◆ The task
Copy each line below in which the string "tests" occurs.

═══ Record extracts

Context: an optimization exercise on an open-source flow, tuned for small area and few clock cycles per item. The choices shown serve that exercise and are no tape-out recipe.
The RTL was checked by simulation tests, not by an equivalence proof against the original design.

## flow/design.v (module list and top-level ports; edited modules follow where they fit)
// module poly_horner_pipe: 97 lines
// module ph_fa: 4 lines
// module ph_ha: 4 lines
// module ph_xor2: 3 lines
// module ph_xnor2: 3 lines
// module ph_o22ai: 3 lines
// module ph_nand2: 3 lines
// module ph_nor2: 3 lines
// module ph_and2: 3 lines
// module ph_or2: 3 lines
// module ph_inv: 3 lines
// module ph_a21o: 3 lines
// module ph_a21oi: 3 lines
// module ph_o21ai: 3 lines
// module ph_o21a: 3 lines
// module ph_mulsat: 1615 lines
// module ph_addsat_n: 230 lines
// module ph_addsat: 232 lines
module poly_horner_pipe #(
  parameter int DATA_W   = 18,
  parameter int FRAC_W   = 12,
  parameter int DEGREE   = 4,
  parameter bit SATURATE = 1'b1,
  parameter logic [DATA_W*(DEGREE+1)-1:0] COEF_INIT =
    {18'h3f4ab, 18'h1ec5, 18'h3df43, 18'h1cc8, 18'h82}
) (
  input  logic                          clk,
  input  logic                          async_n,
  input  logic                          in_valid,
  output logic                          in_ready,
  input  logic [DATA_W-1:0]             x_in,
  input  logic                          coef_we,
  input  logic [$clog2(DEGREE+1)-1:0]   coef_addr,
  input  logic [DATA_W-1:0]             coef_wdata,
  input  logic                          coef_swap,
  output logic                          busy,
  output logic                          out_valid,
  input  logic                          out_ready,
  output logic [DATA_W-1:0]             y_out,
  output logic                          ovf_out
);
  // ...
==> flow/run.sh <==
#!/bin/bash
# synth_recipe.tcl (not shown) runs the flow's synth.tcl, then flattens the netlist and writes it again
# the make line also repeats each setting of config.mk as NAME=value (left out here)
make -C /OpenROAD-flow-scripts/flow DESIGN_CONFIG=/design/flow/config.mk WORK_HOME=/design/flow/orfs CLKGATE_MAP_FILE= SYNTH_SCRIPT=/design/flow/synth_recipe.tcl finish
==> flow/config.mk <==
export PLATFORM = sky130hd
export DESIGN_NAME = poly_horner_pipe
export DESIGN_NICKNAME = poly_horner_pipe
export VERILOG_FILES = /design/flow/design.v
export SDC_FILE = /design/flow/constraint.sdc
export NUM_CORES = 4
export LEC_CHECK = 0
export CAP_MARGIN = 20
export CORE_MARGIN = 2
export CORE_UTILIZATION = 75
export CTS_BUF_LIST = sky130_fd_sc_hd__clkbuf_16
export CTS_CLUSTER_DIAMETER = 80
export CTS_CLUSTER_SIZE = 24
export SLEW_MARGIN = 20
export SYNTH_HIERARCHICAL = 1
export SYNTH_MINIMUM_KEEP_SIZE = 0
==> flow/constraint.sdc <==
create_clock -name core_clock -period 10.0 [get_ports {clk}]
set_input_delay 2.0000 -clock core_clock [delete_from_list [all_inputs] [get_ports {clk}]]
set_output_delay 2.0000 -clock core_clock [all_outputs]
set_load 0.01 [all_outputs]
Background: an optimization exercise with open tools, aiming at small area, a short achievable clock period and few clock cycles per item. Do not read the settings as production practice.
RTL that was checked went through simulation tests only; none was proved equivalent to the original.
Only the layout flow was run in runs 4 and 5; the RTL was not checked for function there.

[flow/constraint.sdc]
create_clock -name core_clock -period 8.0 [get_ports {clk}]
set_input_delay 1.6000 -clock core_clock [delete_from_list [all_inputs] [get_ports {clk}]]
set_output_delay 1.6000 -clock core_clock [all_outputs]
set_load 0.01 [all_outputs]
[flow/config.mk]
export PLATFORM = sky130hd
export DESIGN_NAME = fft8_top
export DESIGN_NICKNAME = fft8_top
export VERILOG_FILES = /design/flow/design.v
export SDC_FILE = /design/flow/constraint.sdc
export NUM_CORES = 4
export LEC_CHECK = 0
export CAP_MARGIN = 20
export CORE_MARGIN = 2
export CORE_UTILIZATION = 65
export SLEW_MARGIN = 20
[flow/run.sh]
#!/bin/bash
# synth_recipe.tcl (not shown) runs the flow's synth.tcl, then flattens the netlist and writes it again
# the make line also repeats each setting of config.mk as NAME=value (left out here)
make -C /OpenROAD-flow-scripts/flow DESIGN_CONFIG=/design/flow/config.mk WORK_HOME=/design/flow/orfs CLKGATE_MAP_FILE= SYNTH_SCRIPT=/design/flow/synth_recipe.tcl finish
[flow/design.v]
package fft8_pkg;
  typedef logic signed [13-1:0] sample_t;
  typedef logic signed [16-1:0] result_t;
  typedef logic [3-1:0] index_t;
endpackage
`timescale 1ns/1ns
module sample_counter (
  input  logic              clk,
  input  logic              rst_n,
  input  logic              hold,
  output fft8_pkg::index_t  count,
  output fft8_pkg::index_t  count_d
);
  assign count_d = hold ? count : count + 1'b1;
  always_ff @(posedge clk or negedge rst_n) begin
    if (!rst_n) begin
      count <= '1;
    end else begin
      count <= count_d;
    end
  end
endmodule
`timescale 1ns/1ns
module frame_ctrl (
  input  logic             clk,
  input  logic             rst_n,
  input  logic             valid_in,
  input  fft8_pkg::index_t count,
  output logic             hold,
  output logic             ready,
  output logic             valid_out
);
  logic ready_q;
  logic act_q;     
  logic mid_q;     
  logic busy;
  logic accept;
  assign ready  = ready_q;
  assign accept = ready_q && valid_in;
  assign busy   = act_q || mid_q || valid_out;
  assign hold   = ready_q && !valid_in && !busy;
  always_ff @(posedge clk or negedge rst_n) begin
    if (!rst_n) begin
      ready_q   <= 1'b1;
      act_q     <= 1'b0;
      mid_q     <= 1'b0;
      valid_out <= 1'b0;
    end else begin
      ready_q <= (count == 3'd6) || hold;
      act_q   <= accept || (act_q && (count != 3'd7));
      if (count == 3'd4) begin
        mid_q     <= act_q;
        valid_out <= mid_q;
      end
    end
  end
endmodule
`timescale 1ns/1ns
module bk_add #(
  parameter int W = 16
) (
  input  logic [W-1:0] a,
  input  logic [W-1:0] b,
  input  logic         ci,
  output logic [W-1:0] s
);
  logic [W-1:0] g, p, gg, pp;
  always_comb begin
    g  = a & b;
    p  = a ^ b;
    gg = g;
    pp = p;
    gg[0] = g[0] | (p[0] & ci);
    for (int l = 0; (2 << l) <= W; l++) begin
      for (int i = (2 << l) - 1; i < W; i += (2 << l)) begin
        gg[i] = gg[i] | (pp[i] & gg[i - (1 << l)]);
        pp[i] = pp[i] & pp[i - (1 << l)];
      end
    end
    for (int l = 4; l >= 0; l--) begin
      for (int i = 3 * (1 << l) - 1; i < W; i += (2 << l)) begin
        gg[i] = gg[i] | (pp[i] & gg[i - (1 << l)]);
        pp[i] = pp[i] & pp[i - (1 << l)];
      end
    end
    s = p ^ {gg[W-2:0], ci};
  end
endmodule
module sdf_stage1 (
  input  logic                      clk,
  input  logic                      rst_n,
  input  fft8_pkg::index_t          count_d,
  input  logic signed [13-1:0] in_re,
  input  logic signed [13-1:0] in_im,
  output logic signed [13:0]   out_re,
  output logic signed [13:0]   out_im
);
  localparam int W  = 13 + 1;
  localparam int W1 = W + 1;
  localparam int W2 = W + 2;
  localparam int W3 = W + 3;
  logic signed [13-1:0] b_re, b_im;
  logic signed [W-1:0]       dl_re [4];
  logic signed [W-1:0]       dl_im [4];
  logic signed [W-1:0]       a_re, a_im, bw_re, bw_im;
  logic [W-1:0]              sum_re, sum_im, dif_re, dif_im;
  logic [W-1:0]              e0, e1;
  logic                      bfly, swap, odd;
  logic signed [W-1:0]       src_re, src_im;
  logic [W:0]                ax, ay, as;
  logic signed [W:0]         sa_q;
  logic signed [W+3:0]       f_d, f_q;
  logic [W+2:0]              m_d;
  logic signed [W-1:0]       t_q;
  always_ff @(posedge clk or negedge rst_n) begin
    if (!rst_n) begin
      {bfly, swap, odd} <= 3'b111;
    end else begin
      {bfly, swap, odd} <= count_d;
    end
  end
  assign a_re  = dl_re[3];
  assign a_im  = dl_im[3];
  assign bw_re = W'(b_re);
  assign bw_im = W'(b_im);
  bk_add #(W) u_sum_re (.a(a_re), .b(bw_re), .ci(1'b0), .s(sum_re));
  bk_add #(W) u_sum_im (.a(a_im), .b(bw_im), .ci(1'b0), .s(sum_im));
  bk_add #(W) u_dif_re (.a(a_re), .b(~bw_re), .ci(!swap), .s(dif_re));
  bk_add #(W) u_dif_im (.a(a_im), .b(~bw_im), .ci(1'b1), .s(dif_im));
  assign e0 = swap ? dif_im : dif_re;
  assign e1 = swap ? ~dif_re : dif_im;
  assign src_re = odd ? dl_re[1] : dl_re[0];
  assign src_im = odd ? dl_im[1] : dl_im[0];
  assign ax = odd ? ~(W1'(src_re)) : W1'(src_re);
  assign ay = W1'(src_im);
  bk_add #(W+1) u_st (.a(ax), .b(ay), .ci(odd), .s(as));
  assign f_d[1:0] = sa_q[1:0];
  bk_add #(W+2) u_x5 (.a(W2'(sa_q >>> 2)), .b(W2'(sa_q)), .ci(1'b0), .s(f_d[W+3:2]));
  bk_add #(W+3) u_x9 (.a(W3'(f_q >>> 3)), .b(W3'(f_q)), .ci(1'b0), .s(m_d));
  always_ff @(posedge clk) begin
    b_re     <= in_re;
    b_im     <= in_im;
    dl_re[0] <= bfly ? e0 : bw_re;
    dl_im[0] <= bfly ? e1 : bw_im;
    for (int i = 1; i < 4; i++) begin
      dl_re[i] <= dl_re[i-1];
      dl_im[i] <= dl_im[i-1];
    end
    sa_q <= as;
    f_q  <= f_d;
    t_q  <= m_d[W+2:3];
    if (bfly) begin
      out_re <= sum_re;
      out_im <= sum_im;
    end else if (odd) begin
      out_re <= t_q;
      out_im <= m_d[W+2:3];
    end else begin
      out_re <= a_re;
      out_im <= a_im;
    end
  end
endmodule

══════

◆ Answer section
The RTL was checked by simulation tests, not by an equivalence proof against the original design.
RTL that was checked went through simulation tests only; none was proved equivalent to the original.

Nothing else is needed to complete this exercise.